== Segment start ==

===== src/mod113_pkg.sv =====
`default_nettype none

package mod113_pkg;

  localparam logic [6:0] MODULUS  = 7'd113;
  localparam int         WORD_W   = 100;
  localparam int         RES_W    = 7;
  localparam int         CHUNK_W  = 6;
  localparam int         N_CHUNKS = 16;

  typedef logic [WORD_W-1:0] word_t;
  typedef logic [RES_W-1:0]  residue_t;
  typedef logic [15:0]       count_t;
  typedef logic [1:0]        cfg_addr_t;
  typedef logic [15:0]       cfg_data_t;

  // 2^(6k) mod 113 for k = 1..16, the order of 2 is 28 so the table repeats
  localparam residue_t CHUNK_WEIGHT [1:N_CHUNKS] = '{
    7'd64,  7'd28,  7'd97,  7'd106,
    7'd4,   7'd30,  7'd112, 7'd49,
    7'd85,  7'd16,  7'd7,   7'd109,
    7'd83,  7'd1,   7'd64,  7'd28
  };

  // 2^100 mod 113, the weight of one whole word in a message
  localparam residue_t WORD_SHIFT_RES = 7'd109;

  localparam cfg_addr_t ADDR_CTRL   = 2'd0;
  localparam cfg_addr_t ADDR_COUNT  = 2'd1;
  localparam cfg_addr_t ADDR_RESULT = 2'd2;

endpackage

`default_nettype wire

===== src/acc_ctrl_if.sv =====
`timescale 1ns/1ps
`default_nettype none

interface acc_ctrl_if
  import mod113_pkg::*;
();

  logic     accumulate;
  logic     clear;
  count_t   word_count;
  residue_t last_result;

  modport regs (
    output accumulate,
    output clear,
    input  word_count,
    input  last_result
  );

  modport acc (
    input  accumulate,
    input  clear,
    output word_count,
    output last_result
  );

endinterface

`default_nettype wire


===== src/residue_top.sv =====
`timescale 1ns/1ps
`default_nettype none

module residue_top
  import mod113_pkg::*;
(
  input  logic      clk,
  input  logic      reset,
  input  logic      in_valid,
  input  word_t     in_word,
  input  logic      in_last,
  input  logic      cfg_wr,
  input  logic      cfg_rd,
  input  cfg_addr_t cfg_addr,
  input  cfg_data_t cfg_wdata,
  output logic      out_valid,
  output residue_t  out_residue,
  output logic      out_msg_done,
  output cfg_data_t cfg_rdata
);

  logic     res_valid;
  residue_t res;
  logic     res_last;

  acc_ctrl_if ctrl_if ();

  word_reducer u_reducer (
    .clk       (clk),
    .reset     (reset),
    .in_valid  (in_valid),
    .in_word   (in_word),
    .in_last   (in_last),
    .res_valid (res_valid),
    .res       (res),
    .res_last  (res_last)
  );

  residue_accumulator u_acc (
    .clk          (clk),
    .reset        (reset),
    .res_valid    (res_valid),
    .res          (res),
    .res_last     (res_last),
    .ctrl         (ctrl_if.acc),
    .out_valid    (out_valid),
    .out_residue  (out_residue),
    .out_msg_done (out_msg_done)
  );

  residue_ctrl_regs u_regs (
    .clk       (clk),
    .reset     (reset),
    .cfg_wr    (cfg_wr),
    .cfg_rd    (cfg_rd),
    .cfg_addr  (cfg_addr),
    .cfg_wdata (cfg_wdata),
    .cfg_rdata (cfg_rdata),
    .ctrl      (ctrl_if.regs)
  );

endmodule

`default_nettype wire


===== src/residue_ctrl_regs.sv =====
`timescale 1ns/1ps
`default_nettype none

module residue_ctrl_regs
  import mod113_pkg::*;
(
  input  logic       clk,
  input  logic       reset,
  input  logic       cfg_wr,
  input  logic       cfg_rd,
  input  cfg_addr_t  cfg_addr,
  input  cfg_data_t  cfg_wdata,
  output cfg_data_t  cfg_rdata,
  acc_ctrl_if.regs   ctrl
);

  logic      accumulate;
  logic      clear_pulse;
  logic      ctrl_wr;
  cfg_data_t rd_mux;

  assign ctrl_wr = cfg_wr && (cfg_addr == ADDR_CTRL);

  // bit 1 of a CTRL write becomes a single clear pulse one cycle later
  always_ff @(posedge clk)
  begin
    if (reset)
    begin
      accumulate  <= 1'b0;
      clear_pulse <= 1'b0;
    end
    else
    begin
      clear_pulse <= ctrl_wr & cfg_wdata[1];
      if (ctrl_wr)
        accumulate <= cfg_wdata[0];
    end
  end

  always_comb
  begin
    case (cfg_addr)
      ADDR_CTRL:
        rd_mux = {15'd0, accumulate};
      ADDR_COUNT:
        rd_mux = ctrl.word_count;
      ADDR_RESULT:
        rd_mux = {9'd0, ctrl.last_result};
      default:
        rd_mux = '0;
    endcase
  end

  // read data holds until the next read strobe
  always_ff @(posedge clk)
  begin
    if (reset)
      cfg_rdata <= '0;
    else if (cfg_rd)
      cfg_rdata <= rd_mux;
  end

  assign ctrl.accumulate = accumulate;
  assign ctrl.clear      = clear_pulse;

endmodule

`default_nettype wire


===== src/residue_accumulator.sv =====
`timescale 1ns/1ps
`default_nettype none

module residue_accumulator
  import mod113_pkg::*;
(
  input  logic      clk,
  input  logic      reset,
  input  logic      res_valid,
  input  residue_t  res,
  input  logic      res_last,
  acc_ctrl_if.acc   ctrl,
  output logic      out_valid,
  output residue_t  out_residue,
  output logic      out_msg_done
);

  residue_t    run_res;
  count_t      word_count;
  residue_t    last_result;
  logic [13:0] horner;
  logic [10:0] fold1;
  logic [8:0]  fold2;
  logic [7:0]  fold3;
  residue_t    acc_res;

  // run_res * 2^100 + res, at most 12320
  assign horner = 14'(run_res) * 14'(WORD_SHIFT_RES) + 14'(res);

  // three folds through 128 = 15 bring it below 158
  assign fold1 = 11'(horner[6:0]) + 11'(horner[13:7]) * 11'd15;
  assign fold2 = 9'(fold1[6:0]) + 9'(fold1[10:7]) * 9'd15;
  assign fold3 = 8'(fold2[6:0]) + 8'(fold2[8:7]) * 8'd15;

  assign acc_res = (fold3 >= 8'(MODULUS)) ? residue_t'(fold3 - 8'(MODULUS))
                                          : residue_t'(fold3);

  always_ff @(posedge clk)
  begin
    if (reset)
    begin
      out_valid    <= 1'b0;
      out_msg_done <= 1'b0;
      run_res      <= '0;
      word_count   <= '0;
      last_result  <= '0;
    end
    else
    begin
      out_valid    <= res_valid;
      out_msg_done <= res_valid & res_last & ctrl.accumulate;
      if (ctrl.clear)
      begin
        run_res     <= '0;
        word_count  <= '0;
        last_result <= '0;
      end
      else if (res_valid)
      begin
        word_count <= word_count + 16'd1;
        if (!ctrl.accumulate)
        begin
          run_res     <= '0;
          last_result <= res;
        end
        else if (res_last)
        begin
          // message ends here, the next word starts a new one
          run_res     <= '0;
          last_result <= acc_res;
        end
        else
          run_res <= acc_res;
      end
    end
  end

  always_ff @(posedge clk)
  begin
    if (res_valid)
      out_residue <= ctrl.accumulate ? acc_res : res;
  end

  assign ctrl.word_count  = word_count;
  assign ctrl.last_result = last_result;

endmodule

`default_nettype wire


===== src/word_reducer.sv =====
`timescale 1ns/1ps
`default_nettype none

module word_reducer
  import mod113_pkg::*;
(
  input  logic     clk,
  input  logic     reset,
  input  logic     in_valid,
  input  word_t    in_word,
  input  logic     in_last,
  output logic     res_valid,
  output residue_t res,
  output logic     res_last
);

  residue_t lut_res [1:N_CHUNKS];

  // the low 6 bits have weight 1 and skip the lookup
  for (genvar k = 1; k <= N_CHUNKS; k++)
  begin : g_lut
    logic [CHUNK_W-1:0] chunk;

    if (k < N_CHUNKS)
    begin : g_full
      assign chunk = in_word[CHUNK_W*k +: CHUNK_W];
    end
    else
    begin : g_top
      assign chunk = {2'b00, in_word[WORD_W-1:CHUNK_W*k]};
    end

    chunk_residue_lut #(
      .CHUNK_IDX (k)
    ) u_lut (
      .chunk (chunk),
      .res   (lut_res[k])
    );
  end

  logic [8:0] tri_sum [0:4];
  logic [9:0] psum_a;
  logic [9:0] psum_b;

  assign tri_sum[0] = 9'(lut_res[1]) + 9'(lut_res[2]) + 9'(lut_res[3]);
  assign tri_sum[1] = 9'(lut_res[4]) + 9'(lut_res[5]) + 9'(lut_res[6]);
  assign tri_sum[2] = 9'(lut_res[7]) + 9'(lut_res[8]) + 9'(lut_res[9]);
  assign tri_sum[3] = 9'(lut_res[10]) + 9'(lut_res[11]) + 9'(lut_res[12]);
  assign tri_sum[4] = 9'(lut_res[13]) + 9'(lut_res[14]) + 9'(lut_res[15]);

  assign psum_a = 10'(tri_sum[0]) + 10'(tri_sum[1]) + 10'(tri_sum[2]);
  assign psum_b = 10'(tri_sum[3]) + 10'(tri_sum[4]) + 10'(lut_res[16]);

  logic               s1_valid;
  logic               s1_last;
  logic [9:0]         psum_a_q;
  logic [9:0]         psum_b_q;
  logic [CHUNK_W-1:0] raw_q;

  always_ff @(posedge clk)
  begin
    if (reset)
      s1_valid <= 1'b0;
    else
      s1_valid <= in_valid;
  end

  always_ff @(posedge clk)
  begin
    s1_last  <= in_last;
    psum_a_q <= psum_a;
    psum_b_q <= psum_b;
    raw_q    <= in_word[CHUNK_W-1:0];
  end

  // bit 6 keeps its weight of 64, bits above fold through 128 = 15 (mod 113)
  function automatic logic [7:0] fold_psum(input logic [9:0] p);
    fold_psum = 8'(p[5:0]) + 8'(p[6]) * 8'd64 + 8'(p[9:7]) * 8'd15;
  endfunction

  logic [8:0] fold_sum;
  logic [7:0] fold_fin;
  residue_t   res_next;

  assign fold_sum = 9'(fold_psum(psum_a_q)) + 9'(fold_psum(psum_b_q));

  // the second fold stays below 226, so one subtraction is enough
  assign fold_fin = 8'(fold_sum[5:0]) + 8'(fold_sum[6]) * 8'd64
                  + 8'(fold_sum[8:7]) * 8'd15 + 8'(raw_q);

  assign res_next = (fold_fin >= 8'(MODULUS)) ? residue_t'(fold_fin - 8'(MODULUS))
                                              : residue_t'(fold_fin);

  always_ff @(posedge clk)
  begin
    if (reset)
      res_valid <= 1'b0;
    else
      res_valid <= s1_valid;
  end

  always_ff @(posedge clk)
  begin
    res      <= res_next;
    res_last <= s1_last;
  end

endmodule

`default_nettype wire


===== src/chunk_residue_lut.sv =====
`timescale 1ns/1ps
`default_nettype none

module chunk_residue_lut
  import mod113_pkg::*;
#(
  parameter int CHUNK_IDX = 1
)
(
  input  logic [CHUNK_W-1:0] chunk,
  output residue_t           res
);

  localparam residue_t WEIGHT = CHUNK_WEIGHT[CHUNK_IDX];

  // 63 * 112 needs 13 bits
  logic [12:0] product;
  logic [12:0] reduced;

  // with a constant weight this collapses to a 64-entry table
  assign product = 13'(chunk) * 13'(WEIGHT);
  assign reduced = product % 13'(MODULUS);
  assign res     = residue_t'(reduced);

endmodule

`default_nettype wire


===== config.mk =====
export PLATFORM = sky130hd
export DESIGN_NAME = residue_top
export DESIGN_NICKNAME = d
export VERILOG_FILES = /design/src/mod113_pkg.sv /design/src/acc_ctrl_if.sv /design/src/residue_top.sv /design/src/residue_ctrl_regs.sv /design/src/residue_accumulator.sv /design/src/word_reducer.sv /design/src/chunk_residue_lut.sv
export SDC_FILE = /design/constraint.sdc
export NUM_CORES = 1
export LEC_CHECK = 0
export ABC_AREA = 1
export BUFFER_PORTS_ARGS = -buffer_cell sky130_fd_sc_hd__buf_2
export CORE_MARGIN = 1
export CORE_UTILIZATION = 35
export CTS_BUF_LIST = sky130_fd_sc_hd__clkbuf_2 sky130_fd_sc_hd__clkbuf_4 sky130_fd_sc_hd__clkbuf_8
export DETAILED_ROUTE_END_ITERATION = 10
export SLEW_MARGIN = 0
export SYNTH_ARGS = -nofsm -noshare
export SYNTH_HDL_FRONTEND = slang
export SYNTH_SLANG_ARGS = --single-unit

===== constraint.sdc =====
create_clock -name clk -period 17.4 [get_ports clk]
set_input_delay 0.87 -clock clk [delete_from_list [all_inputs] [get_ports clk]]
set_output_delay 0.87 -clock clk [all_outputs]
set_load 0.03 [all_outputs]

# [Yosys cells after proc, flatten, opt, wreduce, memory -nomap -nowiden]
# Cells that the tools add are included.
[totals] word_cells=100 input_bits=124 output_inout_bits=25 regBits=94
[op_classes] div=16 n_reduce_logical=4 eq_ne=3 n_addsub=29 mux=8 n_mul=18 n_lt_le_gt_ge=2 bitwise_logic=3
[op_table] op="13-bit by 7-bit remainder unit with 13-bit output, second input constant" count=6
[op_table] op="6-bit by 7-bit multiplier with 13-bit output, second input constant" count=4
[op_table] op="7-bit 2-to-1 mux" count=7
[op_table] op="16-bit one-hot mux with 3 select lines" count=1
[op_table] op="9-bit by 7-bit adder with 9-bit output" count=5
[op_table] op="7-bit by 7-bit adder with 8-bit output" count=5
[op_table] op="11-bit by 7-bit remainder unit with 13-bit output, second input constant" count=3
[op_table] op="12-bit by 7-bit remainder unit with 13-bit output, second input constant" count=3
[op_table] op="6-bit by 3-bit multiplier with 9-bit output, second input constant" count=3
[op_table] op="6-bit by 7-bit adder with 8-bit output" count=3
[op_table] op="6-bit by 6-bit multiplier with 12-bit output, second input constant" count=2
[op_table] op="9-bit by 9-bit adder with 10-bit output" count=2
[op_table] op="16-bit by 1-bit adder with 16-bit output, second input constant" count=1
[op_table] op="8-bit by 6-bit adder with 8-bit output" count=2
[op_table] op="8-bit by 7-bit adder with 8-bit output" count=2
[op_table] op="8-bit by 7-bit greater-or-equal comparator with 1-bit output, second input constant" count=2
[op_table] op="14-bit by 7-bit adder with 14-bit output" count=1
[op_table] op="3-bit by 4-bit multiplier with 7-bit output, second input constant" count=2
[op_table] op="7-bit by 7-bit multiplier with 14-bit output, second input constant" count=1
[op_table] op="7-bit subtractor, second input constant" count=2
[op_table] op="10-bit by 7-bit remainder unit with 13-bit output, second input constant" count=1
[op_table] op="6-bit by 7-bit remainder unit with 13-bit output, second input constant" count=1
[op_table] op="8-bit by 7-bit remainder unit with 13-bit output, second input constant" count=1
[op_table] op="9-bit by 7-bit remainder unit with 13-bit output, second input constant" count=1
[op_table] op="19 further kinds" count=22

# [Depth between registers and ports, before layout]
[depth] ltp_word=12 mapped_depth=80 mapped_depth_nobuf=79

# [Hierarchy]
# From an unflattened synthesis, not the netlist that was laid out.
[unflattened] hier_cells=6160 hier_area_um2=39749.4
[modules_own_cells] mod="word_reducer" area_each_um2=5136.2 cells_each=520 instances=1 seq_area_each_um2=740.7
[modules_own_cells] mod="residue_accumulator" area_each_um2=4996.0 cells_each=638 instances=1 seq_area_each_um2=850.8
[modules_own_cells] mod="chunk_residue_lut (u_reducer.g_lut[12].u_lut)" area_each_um2=2803.9 cells_each=473 instances=1 seq_area_each_um2=0.0
[modules_own_cells] mod="chunk_residue_lut (u_reducer.g_lut[4].u_lut)" area_each_um2=2753.9 cells_each=461 instances=1 seq_area_each_um2=0.0
[modules_own_cells] mod="chunk_residue_lut (u_reducer.g_lut[13].u_lut)" area_each_um2=2747.6 cells_each=496 instances=1 seq_area_each_um2=0.0
[modules_own_cells] mod="chunk_residue_lut (u_reducer.g_lut[15].u_lut ...)" area_each_um2=1340.0 cells_each=232 instances=2 seq_area_each_um2=0.0
[modules_own_cells] mod="chunk_residue_lut (u_reducer.g_lut[8].u_lut)" area_each_um2=2627.5 cells_each=437 instances=1 seq_area_each_um2=0.0
[modules_own_cells] mod="chunk_residue_lut (u_reducer.g_lut[9].u_lut)" area_each_um2=2543.7 cells_each=443 instances=1 seq_area_each_um2=0.0
[modules_own_cells] mod="chunk_residue_lut (u_reducer.g_lut[7].u_lut)" area_each_um2=2488.6 cells_each=417 instances=1 seq_area_each_um2=0.0
[modules_own_cells] mod="chunk_residue_lut (u_reducer.g_lut[3].u_lut)" area_each_um2=2183.3 cells_each=364 instances=1 seq_area_each_um2=0.0
[modules_own_cells] mod="chunk_residue_lut (u_reducer.g_lut[6].u_lut)" area_each_um2=1988.2 cells_each=340 instances=1 seq_area_each_um2=0.0
[modules_own_cells] mod="chunk_residue_lut (u_reducer.g_lut[2].u_lut)" area_each_um2=1707.9 cells_each=287 instances=1 seq_area_each_um2=0.0
[modules_own_cells] mod="chunk_residue_lut (u_reducer.g_lut[16].u_lut)" area_each_um2=1632.8 cells_each=266 instances=1 seq_area_each_um2=0.0
[modules_own_cells] mod="chunk_residue_lut (u_reducer.g_lut[11].u_lut)" area_each_um2=1460.2 cells_each=233 instances=1 seq_area_each_um2=0.0
[modules_own_cells] mod="+4 rows"

# [Worst setup path before layout]
# No wires, ideal clock.
[synth_timing] path_type="reg2reg" start="reg u_acc.run_res[0]" end="reg u_acc.last_result[4] (netlist: u_acc.ctrl.last_result[4])" synth_period_minus_slack_ps=12221 slack_ps=5179 setup_time_ps=115 arrival_time_ps=12106 t_required_ps=17285 path_stages_with_launch=53 path_buffers=0 path_cell_list="dfxtp_1 -> ha_1 -> fa_1 -> ha_1 -> inv_1 -> fa_1 -> inv_1 -> ha_1 -> inv_1 -> o31ai_1 -> a21oi_1 -> o21bai_1 -> a21oi_1 -> o21ai_0 -> xor2_1 -> inv_1 -> fa_1 -> fa_1 -> [17 not listed] -> nor2_1 -> o21ai_0 -> nand2_1 -> a21oi_1 -> inv_1 -> fa_1 -> ha_1 -> inv_1 -> o31ai_1 -> xor2_1 -> nor2_1 -> o21ai_0 -> o22ai_1 -> nand2_1 -> xnor2_1 -> o21ai_0 -> o21ai_0 -> inv_1"
[synth_between] elab_chain_cells=12 elab_cells_between_ends=13 cone_classes="add/sub (5); mul (4); order compare (1); mux (3)"
[synth_lines] element="start, declared" line_no="residue_accumulator.sv:18" source="residue_t run_res;"
[synth_lines] element="start signal, assigned" line_no="residue_accumulator.sv:73" source="run_res <= acc_res;"
[synth_lines] element="7-bit by 7-bit multiplier with 14-bit output *" line_no="residue_accumulator.sv:28" source="assign horner = 14'(run_res) * 14'(WORD_SHIFT_RES) + 14'(res);"
[synth_lines] element="14-bit by 7-bit adder with 14-bit output *" line_no="residue_accumulator.sv:28"
[synth_lines] element="7-bit by 4-bit multiplier with 11-bit output" line_no="residue_accumulator.sv:31" source="assign fold1 = 11'(horner[6:0]) + 11'(horner[13:7]) * 11'd15;"
[synth_lines] element="7-bit by 11-bit adder with 11-bit output *" line_no="residue_accumulator.sv:31"
[synth_lines] element="4-bit by 4-bit multiplier with 8-bit output" line_no="residue_accumulator.sv:32" source="assign fold2 = 9'(fold1[6:0]) + 9'(fold1[10:7]) * 9'd15;"
[synth_lines] element="7-bit by 8-bit adder with 9-bit output *" line_no="residue_accumulator.sv:32"
[synth_lines] element="2-bit by 4-bit multiplier with 6-bit output" line_no="residue_accumulator.sv:33" source="assign fold3 = 8'(fold2[6:0]) + 8'(fold2[8:7]) * 8'd15;"
[synth_lines] element="7-bit by 6-bit adder with 8-bit output *" line_no="residue_accumulator.sv:33"
[synth_lines] element="7-bit subtractor / 8-bit by 7-bit greater-or-equal comparator with 1-bit output (equally long branches)" line_no="residue_accumulator.sv:35" source="assign acc_res = (fold3 >= 8'(MODULUS)) ? residue_t'(fold3 - 8'(MODULUS))"
[synth_lines] element="7-bit 2-to-1 mux *" line_no="residue_accumulator.sv:35"
[synth_lines] element="7-bit 2-to-1 mux *" line_no="residue_accumulator.sv:66" source="else if (res_last)"
[synth_lines] element="7-bit 2-to-1 mux *" line_no="residue_accumulator.sv:61" source="if (!ctrl.accumulate)"
[synth_lines] element="end signal, assigned" line_no="residue_accumulator.sv:64" source="last_result <= res;"
[synth_lines] element="end signal, assigned" line_no="residue_accumulator.sv:70" source="last_result <= acc_res;"
[synth_lines] element="end, declared" line_no="residue_accumulator.sv:20" source="residue_t last_result;"
# Every way passes the cells marked *; elsewhere a longest branch is shown, timed or not. The select of a mux whose other input is x is not followed.
# A chain may end at the register's enable or synchronous reset.

# [Worst setup path in the final report]
[layout_timing] start="reg u_acc.run_res[0]" end="reg u_acc.last_result[6] (netlist: u_acc.ctrl.last_result[6])"
# The elaborated chain is that of the path after synthesis.

==> qor.txt <==
status - completed
DRC errors left - 0
RSZ-0062 raised after global routing - no
port bufs - 134
crit path DAT - 13.83 ns
WS Path Type - reg -> reg
Max-Cap Viols - 0
final wirelength - 71.2 mm
final period utilization - 77.5%
Max Freq - 74.1 MHz
TNS Setup - 0 ns
largest net degree at the start of global routing - 33
die area - 96,400 µm²
Seq/Total Area, Yosys - 5.86%
worst-margin pin slew - 0.898 ns
synthesized instance count - 5,225
DIE WIDTH - 310 µm
H-tree depth - 3
vias per inst - 4.68
via count - 30,916
clk sinks - 94
Initial Utilization - 35.5%
Slew Limit Fails - 0
synth unique cells - 74
CP Capture Type - flop
FFs w/ async S/R, synth - 0%
Post-CTS Setup Inserts - 0
multi-input logic area - 27,300 µm²
diode count - 0
Clk Latency, worst-skew pair - 0.40 ns
CTS tree - yes
CTS max path bufs - 2
area share of the largest cell type after synthesis - 18.4%
register bit total from synthesis - 94
Layout Skew - 0.0179 ns
post-route ant nets - 0
prevailing post-synth register cell - dfxtp_1
Die Y - 310 µm
fin crit period - 13.49 ns
Rows - 112
dpl hpwl - 62.5 mm
post-synth top area cell - ha_1
max_slew headroom - 39.9%
critical path's top delay family - adder cells
initial antenna violation count - 2
root buffer cell - clkbuf_8
# IOs - 149
Slowest cell on crit path - fa_1
Reg clk slew, reported paths - 0.10 ns
Initial DRC Count - 1,319
Num CTS Buffers - 9
Hold Path Class - reg -> reg
final estimated routing congestion in global placement - 0.819
synthesis-to-finish area growth - 6.87%
register area - 1950 µm²
CP max stage delay - 0.55 ns
Crit path required time - 17.74 ns
Avg Cell Area, Syn - 6.37 µm²
layout cell share with drive strength beyond 1 - 9.01%
post-synth net total - 5,988
synthesized area - 33,300 µm²
nets - 6,107
Final Hold Viols - 0
top cells by area, synth - ha_1 18%, nand2_1 14%, inv_1 11%, fa_1 9.0%, xor2_1 6.9%
Tot GR Track Use - 14.8%
WL per Instance - 10.8 µm
first-pass GRT wire length - 125 mm
CTS hold repair buffers - 0
R2R setup slack - 3.91 ns
EDFF count, synth - 7
vias in the first global route - 28,533
Synthesis Warnings - 0
Buf/Inv on CP - 8
DR pass1 iterations - 5
core box area - 93,700 µm²
critical-path maximum fanout - 8
FILL cells - 10,159
post_cts resized - 0
grt total ovfl - 0
Startpoint Class - flop
number of setup violations in the final report - 0
==> area by class of cell <==
class | instances | share of cell area (%)
Sequential cell | 94 | 5.48
Inverter | 1036 | 10.9
Tap cell | 1254 | 4.41
Clock inverter | 7 | 0.257
Multi-Input combinational cell | 4068 | 76.7
Clock buffer | 9 | 0.348
Timing Repair Buffer | 135 | 1.91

== Segment end ==

Go over the listing above and copy out each line that includes "global".

OUTPUT FOR THIS EXERCISE:
RSZ-0062 raised after global routing - no
largest net degree at the start of global routing - 33
final estimated routing congestion in global placement - 0.819
vias in the first global route - 28,533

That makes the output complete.